Elena Osipova, superviviente del asedio a la entonces denominada Leningrado en la II Guerra Mundial, fue detenida el 2 de marzo de 2022 (junto con otras 285 personas) por portar carteles a favor de la paz. Siete policías con cascos y chalecos protectores se llevaron en volandas a la corajuda anciana, en una imagen que es buena muestra del tono moral del país bajo la férula de Putin. 

Y, así, cientos de casos, a lo largo de las semanas transcurridas desde el inicio de la agresión sobre Ucrania. Episodio que no sólo tiene como resultado la destrucción planificada y perseguida de numerosas ciudades ucranianas y la comisión de repetidos crímenes de guerra cuyo carácter horrendo nos espanta. También depara como consecuencia, el deslizamiento de Rusia en las tinieblas totalitarias, con la acorralada dignidad de quienes se atreven a alzar la voz, una minoría audaz que paga muy cara su valentía.

En efecto, muchas de estas personas se arriesgan a que su situación acabe siendo la misma que los presos de conciencia rusos, empezando por el opositor Alexei Nalvany, también contrario a la agresión frente a Ucrania y recientemente condenado a 9 años más de prisión. O la de los innumerables exiliados que han tenido que dejar el país a medida que Vladimir Putin acaparaba resortes de poder, restringía el espacio para la sociedad civil y cercenaba el derecho a toda disidencia. Lo ha hecho en un proceso continuado en el tiempo, amparado en leyes represivas frente a lo que denominan «organizaciones indeseables», «agentes extranjeros» o, ahora, en la persecución de lo que consideran «noticias falsas», a lomos del adicional refuerzo de los poderes públicos en tiempos de pandemia y guerra. A esto se suma la confluencia del aparato del Estado, el crimen organizado y determinados grupos paramilitares asociados al poder, como el caso de los vinculados al gobierno regional de Chechenia, cuyo líder Ramzan Kadirov amenaza sin tapujos a cualquier persona que ose criticarle, y vaya si se trata de una amenaza creíble. Que se lo digan a quienes han querido investigar los crímenes ocurridos en Chechenia, como las periodistas Anna Politkovskaya (asesinada en 2006) o a la activista de derechos humanos  Natalia Estemirova (asesinada en 2009), cuya organización de derechos humanos, Memorial, también ha sido cerrada recientemente. O a la periodista Elena Milashina, exiliada desde febrero de 2022 por el riesgo tangible que para su vida representaba su trabajo de investigación en el Cáucaso.

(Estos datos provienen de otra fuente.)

### flow/run.sh
#!/bin/bash
# OpenROAD 26Q1-2900-gdf79404cd8, Yosys 0.63+post, stock flow scripts
make -C /OpenROAD-flow-scripts/flow DESIGN_CONFIG=/design/flow/config.mk WORK_HOME=/design/flow/orfs finish
### flow/design.v
module ball_control(clk, collision_state, x_pos, y_pos, x_pos_new, y_pos_new);
  input clk;
  input [3:0] collision_state;
  input [9:0] x_pos;
  input [9:0] y_pos;
  output reg [9:0] x_pos_new;
  output reg [9:0] y_pos_new;
  always @(posedge clk)
    begin
      case(collision_state)
        0 : begin  
          x_pos_new <= x_pos - 20;
          y_pos_new <= y_pos + 20;
        end
        1 : begin  
          x_pos_new <= x_pos - 20;
          y_pos_new <= y_pos - 20;
        end
        2 : begin  
          x_pos_new <= x_pos + 20;
          y_pos_new <= y_pos - 20;
        end
        3 : begin  
          x_pos_new <= x_pos + 20; 
          y_pos_new <= y_pos - 20;
        end
        4 : begin  
          x_pos_new <= x_pos + 20;
          y_pos_new <= y_pos + 20;
        end
        5 : begin  
          x_pos_new <= x_pos + 20;
          y_pos_new <= y_pos + 20;
        end
        6 : begin  
          x_pos_new <= x_pos - 20;
          y_pos_new <= y_pos + 20;
        end
        7 : begin  
          x_pos_new <= x_pos - 20;
          y_pos_new <= y_pos + 20;
        end
        8 : begin  
          x_pos_new <= x_pos - 20;
          y_pos_new <= y_pos - 20;
        end
        9 : begin  
          x_pos_new <= 320;
          y_pos_new <= 240;
        end
      endcase
    end
endmodule
### flow/config.mk
export PLATFORM = sky130hd
export DESIGN_NAME = ball_control
export DESIGN_NICKNAME = ball_control
export VERILOG_FILES = /design/flow/design.v
export SDC_FILE = /design/flow/constraint.sdc
export NUM_CORES = 4
export LEC_CHECK = 1
export CORE_AREA = 10 10 93 93
export DIE_AREA = 0 0 103 103
### flow/constraint.sdc
current_design ball_control

set clk_period 4.5
set clk_io_pct 0.2

create_clock -name clk0 -period $clk_period [get_ports {clk}]

set non_clock_inputs [all_inputs -no_clocks]
set_input_delay [expr $clk_period * $clk_io_pct] -clock clk0 $non_clock_inputs
set_output_delay [expr $clk_period * $clk_io_pct] -clock clk0 [all_outputs]
==> results_tabular.tex <==
% Yosys + OpenROAD metrics
\begin{tabular}{lr}
\hline
Metric & Value \\
\hline
\multicolumn{2}{l}{\textbf{Floorplanning}} \\
\quad Fp util & 21.0\% \\
\quad Width of the die & 103 µm \\
\quad CORE AREA & 6760 µm² \\
\quad Die y size & 103 µm \\
\quad DIE AREA & 10,600 µm² \\
\quad I/O pin count & 45 \\
\quad Cell Rows & 30 \\
\multicolumn{2}{l}{\textbf{STA}} \\
\quad Number of endpoints with negative hold slack in the final report & 0 \\
\quad Max Transition Viols Final & 0 \\
\quad Slew @ Worst Pin & 0.948 ns \\
\quad Tcrit/Tclk final & 85.8\% \\
\quad Final setup TNS & 0 ns \\
\quad Unrepaired setup endpoints after global routing & false \\
\quad Clock period minus worst slack & 3.86 ns \\
\quad Rel. slew slack & 36.1\% \\
\quad F\_max & 0.259 GHz \\
\quad Worst-case hold slack & 1.31 ns \\
\quad Final setup slack of the worst path & 0.641 ns \\
\quad Number of setup violations in the final report & 0 \\
\multicolumn{2}{l}{\textbf{Logic synthesis}} \\
\quad Post-synthesis area per instance & 10.4 µm² \\
\quad Post-Syn Instances & 136 \\
\quad Post-synth regs & 20 \\
\quad Netlist Area Pre-Place & 1420 µm² \\
\quad Area fraction of the dominant cell type after synthesis & 42.4\% \\
\quad Yosys chip area & 1420 µm² \\
\quad Fraction of the yosys area taken by sequential cells & 42.4\% \\
\quad Cell area leaders & sky130\_fd\_sc\_hd\_\_edfxtp\_1 (42\%), sky130\_fd\_sc\_hd\_\_ha\_1 (11\%), sky130\_fd\_sc\_hd\_\_a21oi\_1 (3.2\%) \\
\quad Fraction of synthesis flops using an asynchronous set or reset pin & 0\% \\
\quad Cell Type Count & 39 \\
\quad Number of cell instances after yosys synthesis & 136 \\
\quad Synthesis warning total & 1 \\
\quad Top\_reg\_cell synth & sky130\_fd\_sc\_hd\_\_edfxtp\_1 \\
\quad Number of flops mapped to enable cells by yosys & 20 \\
\quad Area leader, netlist & sky130\_fd\_sc\_hd\_\_edfxtp\_1 \\
\multicolumn{2}{l}{\textbf{Route}} \\
\quad Sum of met2 wire segment lengths after detailed routing & 1390 µm \\
\quad Uppermost metal layer occupied by signal nets & met4 \\
\quad Drt wl/cell & 12.9 µm \\
\quad Via-per-instance ratio & 4.36 \\
\quad Post-route antenna net violation count & 0 \\
\quad DRC marker count from the first detailed-route iteration & 81 \\
\quad Number of remaining DRC errors & 0 \\
\quad Diode insertion count for antenna repair & 0 \\
\quad Via count & 1,142 \\
\quad Metal1 wirelength & 1650 µm \\
\quad Drt pass-1 iters & 4 \\
\quad Amount of wire on met3 after detailed routing & 291 µm \\
\quad Routed wire length & 3380 µm \\
\multicolumn{2}{l}{\textbf{Setup path}} \\
\quad Critical path endpoint category & register \\
\quad Max Fanout on Critical Path & 9 \\
\quad Endpoint required time on the critical path & 4.50 ns \\
\quad Data arrival at the endpoint of the critical path & 3.86 ns \\
\quad Type of the worst setup path & in -> reg \\
\quad Element type at the critical path start & input port \\
\multicolumn{2}{l}{\textbf{Run status}} \\
\quad Result of the run & complete, no violations \\
\multicolumn{2}{l}{\textbf{Cells and area}} \\
\quad Flop area & 601 µm² \\
\quad Synth-to-Final Area Change & 42.7\% \\
\quad Combinational gate area & 767 µm² \\
\quad Layout cell share with drive strength beyond 1 & 6.04\% \\
\quad Filler Cell Count & 709 \\
\multicolumn{2}{l}{\textbf{Clock network}} \\
\quad Post-CTS setup-driven buffer insertion count & 0 \\
\quad Inserted Clock Buffers & 3 \\
\quad Count of H-tree levels built during CTS & 1 \\
\quad Number of gates resized after CTS & 0 \\
\quad Maximum root-to-sink buffer count & 2 \\
\quad Count of hold-fix buffers inserted at cts & 0 \\
\quad Post-CTS clock slew at the launch and capture registers of the worst setup and hold paths & 0.08 ns \\
\quad CTS Root Buffer Type & sky130\_fd\_sc\_hd\_\_clkbuf\_8 \\
\quad CTS sink count & 20 \\
\quad TritonCTS clock tree & yes \\
\multicolumn{2}{l}{\textbf{Global route}} \\
\quad Number of antenna violations at the first check in global routing & 0 \\
\quad Maximum number of pins on one net before global-route repair & 22 \\
\quad Via count of the first global-routing pass & 1,145 \\
\quad Wire length of the first global-routing pass & 5430 µm \\
\quad Total grt overflow & 0 \\
\quad Total global-route track usage & 6.32\% \\
\multicolumn{2}{l}{\textbf{Pwr}} \\
\quad Power density over the cells & 318 nW/µm² \\
\quad Leakage dissipation & 0.000772 µW \\
\quad Worst ir drop on vdd & 0.0000898 V \\
\multicolumn{2}{l}{\textbf{Placement}} \\
\quad Dpl hpwl & 2750 µm \\
\quad Post-placement setup slack & 0.420 ns \\
\quad Input/output buffers & 44 \\
\quad Final estimated routing congestion in global placement & 0.819 \\
\multicolumn{2}{l}{\textbf{Flow run}} \\
\quad Number of max-cap violations & 0 \\
\quad Count of tool warnings & 25 \\
\multicolumn{2}{l}{\textbf{Hold path}} \\
\quad Path class of the lowest-slack min-delay path & in -> reg \\
\hline
\end{tabular}
## registers in the layout, indices dropped and copies added, names as in the netlist
name and count:
x_pos_new 10, y_pos_new 10
## cells in the final DEF, fill, tap and decap left out, types with 4 or more instances in the layout
cell | synthesis | routed
sky130_fd_sc_hd__xnor2_1 | 4 | 4
sky130_fd_sc_hd__nor2_1 | 8 | 8
sky130_fd_sc_hd__ha_1 | 12 | 12
sky130_fd_sc_hd__a21o_1 | 4 | 4
sky130_fd_sc_hd__edfxtp_1 | 20 | 20
sky130_fd_sc_hd__o21ai_0 | 8 | 8
sky130_fd_sc_hd__nor2b_1 | 7 | 7
sky130_fd_sc_hd__inv_1 | 5 | 5
sky130_fd_sc_hd__nor3_1 | 4 | 4
sky130_fd_sc_hd__clkdlybuf4s50_1 | 0 | 44
sky130_fd_sc_hd__a211oi_1 | 5 | 5
sky130_fd_sc_hd__nand2_1 | 7 | 7
sky130_fd_sc_hd__a21oi_1 | 9 | 9
## metrics by stage
stage / util, % / std cells / power, µW / instance area [µm²]
after floorplan: - / 136 / 358 / 1420
after global placement: 28.9 / 258 / 467 / 1950
after detailed placement: 28.9 / 258 / 469 / 1950
after CTS: 29.9 / 262 / 653 / 2020
after global routing: 29.9 / 262 / 686 / 2020
final: 29.9 / 262 / 643 / 2020
## synth_stat cells (2+ instances only)
master	n
sky130_fd_sc_hd__or4_1	2
sky130_fd_sc_hd__nor3_1	4
sky130_fd_sc_hd__ha_1	12
sky130_fd_sc_hd__o21bai_1	2
sky130_fd_sc_hd__buf_2	2
sky130_fd_sc_hd__inv_1	5
sky130_fd_sc_hd__edfxtp_1	20
sky130_fd_sc_hd__nor2b_1	7
sky130_fd_sc_hd__fa_1	2
sky130_fd_sc_hd__mux2i_1	2
sky130_fd_sc_hd__nand2b_1	3
sky130_fd_sc_hd__o211ai_1	2
sky130_fd_sc_hd__a31oi_1	2
sky130_fd_sc_hd__nand2_1	7
sky130_fd_sc_hd__xnor2_1	4
sky130_fd_sc_hd__or3_1	2
sky130_fd_sc_hd__nor4_1	3
sky130_fd_sc_hd__a21oi_1	9
sky130_fd_sc_hd__nand3_1	3
sky130_fd_sc_hd__o21a_1	3
sky130_fd_sc_hd__a211oi_1	5
sky130_fd_sc_hd__nor2_1	8
sky130_fd_sc_hd__o21ai_0	8
sky130_fd_sc_hd__a21o_1	4
## report_power, final
group	switching [µW]	leakage (µW)	internal [µW]
sequential	8.35	0.000200	247
clock	63.3	0.0000357	119
combinational	81.0	0.000536	125
## routing by layer
metal	vias up	global-route usage [%]
met1	500	9.18
met5	-	0
met4	0	1.18
li1	612	-
met2	28	9.36
met3	2	1.69
## cells by family (layout without fill, tap and decap cells)
kind of cell               Yosys count  count (layout)  share of synthesized area [%]
muxes                                2               2                           1.41
xor gates and xnor gates             5               5                           3.09
adders and majority gates           14              14                           13.4
and+or+nand+nor                     45              45                           17.9
AOI/OAI and AO/OA                   40              40                           18.3
DFF                                 20              20                           42.4
buffers and inverters               10              56                           3.44
## worst paths after layout
check                from                          to  slack (ns)  depth (start not counted)
min              x_pos[1]  x_pos_new[1]$_SDFFCE_PP0P_        1.31                          2
max    collision_state[2]  x_pos_new[9]$_SDFFCE_PP0P_        0.64                          9
## layout make-up
| type | count | share of cell area (%) |
|---|---|---|
| well taps | 80 | 4.95 |
| clock inverters | 1 | 1.49 |
| repair buffers | 47 | 22.9 |
| inverters | 5 | 0.929 |
| flip-flops and latches | 20 | 29.7 |
| clock buffers | 3 | 2.04 |
| multi-input cells | 106 | 38.0 |
## worst max-delay path, stage by stage
cell	delay (ns)
sky130_fd_sc_hd__clkdlybuf4s50_1	0.55
sky130_fd_sc_hd__xor2_1	0.24
sky130_fd_sc_hd__o21ai_0	0.76
sky130_fd_sc_hd__inv_1	0.11
sky130_fd_sc_hd__ha_1	0.37
sky130_fd_sc_hd__o21ai_0	0.13
sky130_fd_sc_hd__or4_1	0.46
sky130_fd_sc_hd__a211oi_1	0.26
sky130_fd_sc_hd__nor3b_1	0.08
No activity file was given, so power comes from the tool's default toggle rates.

La cultura de violencia, represión y miedo que crece y se desarrolla en el seno de un país es inherente a su actitud en las relaciones con otras naciones. Cuando las reservas de fanatismo nacional y comportamiento autocrático desbordan y a ello se suma la capacidad destructiva (que vaya si Rusia tiene), el resultado, en forma de agresión y sojuzgamiento de terceros, está garantizado. Un proceso que, por otra parte, no es súbito sino resultado del emponzoñamiento y deterioro gradual, del que, además, ningún país, ni siquiera los de más arraigo democrático, está completamente vacunado; razón de más para ser asertivos frente a cualquier deriva autoritaria, desde el inicio y en cualquier lugar.

Protestando contra la agresión rusa en Ucrania, estas personas lo hacen también en defensa propia, en salvaguarda de la más íntima y elemental libertad. Si algún día, con Putin fuera del Kremlin (o, como debería ser, sentado en el banquillo de un tribunal internacional) recuperamos la confianza en la inclusión pacífica de Rusia en la comunidad de naciones y en la capacidad de la potencia nuclear para mantener una relación de convivencia y respeto mutuo con sus vecinos, será gracias a estas personas que alzan la voz frente a su propio gobierno. Las más valientes y, en este momento, las más importantes del mundo.